Et ce d'autant moins que l'opinion internationale vient de comprendre que le Hamas, à cause de son idéologie, de son rapport aux droits de l'Homme, de son attitude envers les non-musulmans - Juifs, Chrétiens et autres - de sa volonté de détruire Israël et pour cela d'utiliser la lutte armée, ressemble comme deux gouttes d'eau à l'Etat islamique en Irak et au Levant qui pour l'instant s'essaye - avec un certain succès - à mettre le Moyen-Orient à feu et à sang, en attendant de fondre sur l'Europe occidentale dès que l'occasion s'en présentera.

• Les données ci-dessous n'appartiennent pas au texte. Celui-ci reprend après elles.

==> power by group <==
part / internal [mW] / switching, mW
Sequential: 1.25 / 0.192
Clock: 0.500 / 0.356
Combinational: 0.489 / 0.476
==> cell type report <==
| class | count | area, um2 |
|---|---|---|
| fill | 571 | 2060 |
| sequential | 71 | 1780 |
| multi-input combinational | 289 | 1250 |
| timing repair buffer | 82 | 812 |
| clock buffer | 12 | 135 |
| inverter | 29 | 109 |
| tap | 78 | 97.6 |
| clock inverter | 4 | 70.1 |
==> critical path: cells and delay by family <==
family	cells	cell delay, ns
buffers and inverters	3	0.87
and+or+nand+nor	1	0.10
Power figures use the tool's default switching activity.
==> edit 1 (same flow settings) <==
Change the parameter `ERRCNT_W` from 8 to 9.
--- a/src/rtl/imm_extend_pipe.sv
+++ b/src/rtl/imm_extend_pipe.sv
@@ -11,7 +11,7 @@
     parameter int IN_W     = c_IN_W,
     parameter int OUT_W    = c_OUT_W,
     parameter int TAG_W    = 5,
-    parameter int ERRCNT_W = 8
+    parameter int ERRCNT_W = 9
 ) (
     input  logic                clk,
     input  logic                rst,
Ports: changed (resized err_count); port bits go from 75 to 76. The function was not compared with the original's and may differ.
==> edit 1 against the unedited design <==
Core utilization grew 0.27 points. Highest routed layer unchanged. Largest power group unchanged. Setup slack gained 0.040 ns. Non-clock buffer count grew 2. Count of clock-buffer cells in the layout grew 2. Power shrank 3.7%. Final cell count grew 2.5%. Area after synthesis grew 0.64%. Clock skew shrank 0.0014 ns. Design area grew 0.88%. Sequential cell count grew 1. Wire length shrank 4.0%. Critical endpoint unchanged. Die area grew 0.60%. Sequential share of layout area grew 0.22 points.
**config.mk**
```make
export PLATFORM = sky130hd
export DESIGN_NAME = tx_bit_source
export DESIGN_NICKNAME = d
export VERILOG_FILES = /design/src/rtl/tx_bit_source_pkg.sv /design/src/rtl/sync_fifo.sv /design/src/rtl/tx_bit_source.sv
export SDC_FILE = /design/constraint.sdc
export NUM_CORES = 1
export LEC_CHECK = 0
export CAP_MARGIN = 20
export CORE_MARGIN = 3
export CORE_UTILIZATION = 60
export CTS_CLUSTER_SIZE = 10
export DETAILED_ROUTE_END_ITERATION = 16
export PLACE_DENSITY = 0.9
export SYNTH_ARGS = -nofsm -noshare
export SYNTH_HDL_FRONTEND = slang
export SYNTH_SLANG_ARGS = --single-unit
```
**constraint.sdc**
```tcl
create_clock -name clk -period 3.5 [get_ports clk]
set_input_delay 0.875 -clock clk [delete_from_list [all_inputs] [get_ports clk]]
set_output_delay 0.875 -clock clk [all_outputs]
set_load 0.02 [all_outputs]
```
===== config.mk =====
export PLATFORM = sky130hd
export DESIGN_NAME = tug_button_conditioner
export DESIGN_NICKNAME = d
export VERILOG_FILES = /design/src/rtl/tug_button_conditioner.sv
export SDC_FILE = /design/constraint.sdc
export NUM_CORES = 1
export LEC_CHECK = 0
export CAP_MARGIN = 20
export CORE_MARGIN = 3
export CORE_UTILIZATION = 46
export CTS_CLUSTER_SIZE = 8
export DETAILED_ROUTE_END_ITERATION = 10
export MAX_ROUTING_LAYER = met4
export PLACE_DENSITY_LB_ADDON = 0.15
export SLEW_MARGIN = 10
export SYNTH_ARGS = -nofsm -noshare
export SYNTH_HDL_FRONTEND = slang
export SYNTH_SLANG_ARGS = --single-unit

===== constraint.sdc =====
create_clock -name clk -period 4.35 [get_ports clk]
set_clock_uncertainty 0.05 [all_clocks]
set_input_delay 1.305 -clock clk [delete_from_list [all_inputs] [get_ports clk]]
set_output_delay 1.305 -clock clk [all_outputs]
set_load 0.02 [all_outputs]

===== src/rtl/tug_button_conditioner.sv =====
// tug_button_conditioner
// Per-player input conditioner for the tug-of-war game. Each of the two raw
// push-buttons goes through a SYNC_STAGES flop synchroniser and then a
// debounce FSM that is evaluated only on the one-clk slowen strobe. The FSM
// produces a debounced level and a one-clk press pulse when it enters DOWN.
// A game clear (clr) parks both channels in LOCK so a button held through
// the clear cannot score until it has been seen released once.
//
// Build option:
//   TUG_TIE_DROP_EN - when defined, a simultaneous entry into DOWN on both
//                     channels suppresses both press pulses and raises tie
//                     for one clk instead. When undefined, tie is always 0.
module tug_button_conditioner #(
  parameter int SYNC_STAGES = 2,
  parameter int DB_TICKS    = 4
) (
  input  logic clk,
  input  logic rst,
  input  logic slowen,
  input  logic clr,
  input  logic btn_l,
  input  logic btn_r,
  output logic level_l,
  output logic level_r,
  output logic press_l,
  output logic press_r,
  output logic tie
);

  // Debounce states. LOCK is only reachable through clr; reset lands in UP.
  typedef enum logic [2:0] {
    LOCK      = 3'd0,
    UP        = 3'd1,
    UP_PEND   = 3'd2,
    DOWN      = 3'd3,
    DOWN_PEND = 3'd4
  } db_state_t;

  // Terminal count: the DB_TICKS-th agreeing sample is seen with cnt = DB_TICKS-1.
  localparam logic [3:0] LAST_CNT = 4'(DB_TICKS - 1);

  // Channel 0 is the left player, channel 1 the right player.
  logic [1:0] btn_raw;
  logic [1:0] level_vec;
  logic [1:0] enter_vec;

  assign btn_raw = {btn_r, btn_l};

  genvar gi;
  generate
    for (gi = 0; gi < 2; gi++) begin : g_chan
      logic [SYNC_STAGES-1:0] sync_reg;
      logic                   s_x;
      db_state_t              state_reg;
      db_state_t              state_next;
      logic [3:0]             cnt_reg;
      logic [3:0]             cnt_next;
      logic                   level_reg;
      logic                   level_next;
      logic                   enter_down;

      // Synchroniser chain: shifts the raw button in on every clk.
      always_ff @(posedge clk or posedge rst) begin
        if (rst) begin
          sync_reg <= '0;
        end else begin
          sync_reg <= {sync_reg[SYNC_STAGES-2:0], btn_raw[gi]};
        end
      end

      assign s_x = sync_reg[SYNC_STAGES-1];

      // Debounce state, counter and level registers.
      always_ff @(posedge clk or posedge rst) begin
        if (rst) begin
          state_reg <= UP;
          cnt_reg   <= '0;
          level_reg <= 1'b0;
        end else begin
          state_reg <= state_next;
          cnt_reg   <= cnt_next;
          level_reg <= level_next;
        end
      end

      // Next-state logic: clr wins over slowen; otherwise only slowen cycles move.
      always_comb begin
        state_next = state_reg;
        cnt_next   = cnt_reg;
        level_next = level_reg;
        enter_down = 1'b0;
        if (clr) begin
          state_next = LOCK;
          cnt_next   = '0;
          level_next = 1'b0;
        end else if (slowen) begin
          case (state_reg)
            LOCK: begin
              level_next = 1'b0;
              if (!s_x) begin
                state_next = UP;
                cnt_next   = '0;
              end
            end
            UP: begin
              if (s_x) begin
                if (DB_TICKS == 1) begin
                  state_next = DOWN;
                  cnt_next   = '0;
                  level_next = 1'b1;
                  enter_down = 1'b1;
                end else begin
                  state_next = UP_PEND;
                  cnt_next   = 4'd1;
                end
              end
            end
            UP_PEND: begin
              if (s_x) begin
                if (cnt_reg == LAST_CNT) begin
                  state_next = DOWN;
                  cnt_next   = '0;
                  level_next = 1'b1;
                  enter_down = 1'b1;
                end else begin
                  cnt_next = cnt_reg + 4'd1;
                end
              end else begin
                // A bounce restarts qualification from scratch.
                state_next = UP;
                cnt_next   = '0;
              end
            end
            DOWN: begin
              if (!s_x) begin
                if (DB_TICKS == 1) begin
                  state_next = UP;
                  cnt_next   = '0;
                  level_next = 1'b0;
                end else begin
                  state_next = DOWN_PEND;
                  cnt_next   = 4'd1;
                end
              end
            end
            DOWN_PEND: begin
              if (!s_x) begin
                if (cnt_reg == LAST_CNT) begin
                  // Release is silent: only the level drops.
                  state_next = UP;
                  cnt_next   = '0;
                  level_next = 1'b0;
                end else begin
                  cnt_next = cnt_reg + 4'd1;
                end
              end else begin
                state_next = DOWN;
                cnt_next   = '0;
              end
            end
            default: begin
              state_next = UP;
              cnt_next   = '0;
              level_next = 1'b0;
            end
          endcase
        end
      end

      assign level_vec[gi] = level_reg;
      assign enter_vec[gi] = enter_down;
    end
  endgenerate

  logic [1:0] press_reg;
  logic [1:0] press_next;
  logic       tie_reg;
  logic       tie_next;

  // Pulse shaping: a DOWN entry becomes a one-clk pulse on the next clk.
  always_comb begin
    press_next = enter_vec;
    tie_next   = 1'b0;
`ifdef TUG_TIE_DROP_EN
    if (&enter_vec) begin
      press_next = 2'b00;
      tie_next   = 1'b1;
    end
`endif
  end

  // Pulse registers; clr forces enter_vec low so pulses clear on the next clk.
  always_ff @(posedge clk or posedge rst) begin
    if (rst) begin
      press_reg <= 2'b00;
      tie_reg   <= 1'b0;
    end else begin
      press_reg <= press_next;
      tie_reg   <= tie_next;
    end
  end

  assign level_l = level_vec[0];
  assign level_r = level_vec[1];
  assign press_l = press_reg[0];
  assign press_r = press_reg[1];
  assign tie     = tie_reg;

endmodule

Pour me résumer, je dirais que l'attitude du Hamas quand il proclame devoir gagner la guerre juridique, n'est qu'une rodomontade devant laquelle il convient surtout de garder ses nerfs.

Herve23 a dit…

Merci Maitre ROTH de nous éclairer et nous donner les outils de reflexion pour nous permettre de réagir (plutôt que de subir médiatiquement et au quotidien).

Restez visible sur les médias svp. Trop de craintifs (dans notre camp) tiennent le devant de la scène et rassurent ainsi nos ennemis.

Soyons offensifs mais réfléchis quant à la conduite à tenir, surtout pour les juifs/sionistes hors d'Israel.

Nous devons être encadrés et formés pour poursuivre, avec réussite, les campagnes valorisant Israel dans le Monde.